When PE was considered as the main trait, it was found that there was no similarity of response (significance and direction) across WSs or CSs. This may indicate the absence of a cause-and-effect relationship of the explanatory variables for PE. Only in CS 2020 and under the WS condition did GY have a high direct effect (rg) on PE and indirect effects on GN, EL, and ED, having the expressive action of the GY trait. Positive, significant, and high associations between PE and GY are rare, but they have already been reported by Kamphorst et al. (2019) in drought conditions. Recently, Parsons et al. (2020) described a positive association between agronomic (ear length, number of kernel rows per ear, ear weight, 100-grain weight, and kernel size) and popping traits (kernel vitreousness, popability, and expansion volume). Alternatives to overcome this challenging trend of negative association between agronomic and popping traits were suggested by Amaral Júnior et al. (2016), given the development of the supertrait expanded popcorn volume (m3 ha−1), obtained by multiplying GY (kg ha−1) and PE (ml g−1), which allowed simultaneous gains in these two traits. Likewise, Parsons et al. (2020, 2021) developed a selection index based on potential genetic value built with the sum of the phenotypic value and the economic weight of yield and grain quality traits of importance for the crop. As prospects, both alternatives should be tested in further research for the selection of superior genotypes and/or for simultaneous genetic gains for GY and PE. In addition, working with genetically broad-based germplasms will always increase the chances for successful multi-trait selections.
Conclusions
Both additive and dominance effects were relevant to determining the assessed agronomic traits under water-deficit and well-watered conditions. However, in both water conditions, dominance effects were more important for the expression of grain yield, grain number per row, ear length, ear diameter, and 100-grain weight. Meanwhile, for popping expansion, additive effects prevailed. Owing to the null estimates of and effects, the stable responses of genotypes in different water conditions for grain number per row, ear length, ear diameter, and 100-grain weight traits were expected.

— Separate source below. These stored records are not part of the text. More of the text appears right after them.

[config.mk]
export PLATFORM = sky130hd
export DESIGN_NAME = mult_sequencer
export DESIGN_NICKNAME = d
export VERILOG_FILES = /design/src/rtl/mult_sequencer.sv
export SDC_FILE = /design/constraint.sdc
export NUM_CORES = 1
export LEC_CHECK = 0
export BUFFER_PORTS_ARGS = -buffer_cell sky130_fd_sc_hd__buf_2
export CAP_MARGIN = 30
export CORE_MARGIN = 3
export CORE_UTILIZATION = 65
export DETAILED_ROUTE_END_ITERATION = 16
export GPL_TIMING_DRIVEN = 0
export PLACE_DENSITY = 0.87
export SETUP_SLACK_MARGIN = 0.2
export SLEW_MARGIN = 20
export SYNTH_ARGS = -nofsm -noshare
export SYNTH_HDL_FRONTEND = slang
export SYNTH_SLANG_ARGS = --single-unit
[constraint.sdc]
create_clock -name clk -period 8.97 [get_ports clk]
set_input_delay 0.4485 -clock clk [delete_from_list [all_inputs] [get_ports clk]]
set_output_delay 0.4485 -clock clk [all_outputs]
set_load 0.05 [all_outputs]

Hybrids are recommended for plant-breeding programs, which aim for the adaptation of plants to drought conditions as genetic dominance effects drive most yield traits, especially under water-limiting conditions. However, selected progenitors must have above average popping expansion to obtain superior hybrids. We conclude that similar breeding methods applied to popcorn under well-watered conditions can be used to develop superior genotypes under water deficits.
Data Availability Statement
The original contributions presented in the study are included in the article/Supplementary Materials; further inquiries can be directed to the corresponding author/s.
Author Contributions
SK and VL: conceptualization. SK, AA, VL, VA, GM, PS, JL, KS, DS, RB, TS, UO, JP, DL, CC, LG, and JS: methodology and investigation. SK and VL: software. SK, AA, MC, and EC: resources. SK, AA, VL, MC, and EC: writing—original draft preparation. AA and EC: supervision. All authors contributed to the article and approved the submitted version.
Funding
This study was financed in part by the Coordenação de Aperfeiçoamento de Pessoal de Nível Superior—Brasil (CAPES)—Finance Code 001. Funding was also provided by FAPERJ, with the project E26/201.813/2017, for SK and E26/202.761/2017 for AA.
Conflict of Interest
The authors declare that the research was conducted in the absence of any commercial or financial relationships that could be construed as a potential conflict of interest.
Publisher's Note
All claims expressed in this article are solely those of the authors and do not necessarily represent those of their affiliated organizations, or those of the publisher, the editors and the reviewers. Any product that may be evaluated in this article, or claim that may be made by its manufacturer, is not guaranteed or endorsed by the publisher.
Acknowledgments
The authors wish to express their gratitude for the FAPERJ grants (CNE, E-26/202.759/2018, EC) and fellowships awarded 3033166/2019-3, EC (CNPq). We thank Geraldo Francisco de Carvalho, the Colégio Estadual Agrícola Antônio Sarlo, and UENF for the support provided in the field experiments.
Supplementary Material
The Supplementary Material for this article can be found online at: https://www.frontiersin.org/articles/10.3389/fpls.2021.732285/full#supplementary-material
Supplementary Figure 1. Soil water potential (MPa) in days after sowing (DAS) for experiments performed during the 2018 and 2020 harvests with popcorn inbred lines in water-stressed (WS in red) and well-watered (WW in blue) conditions.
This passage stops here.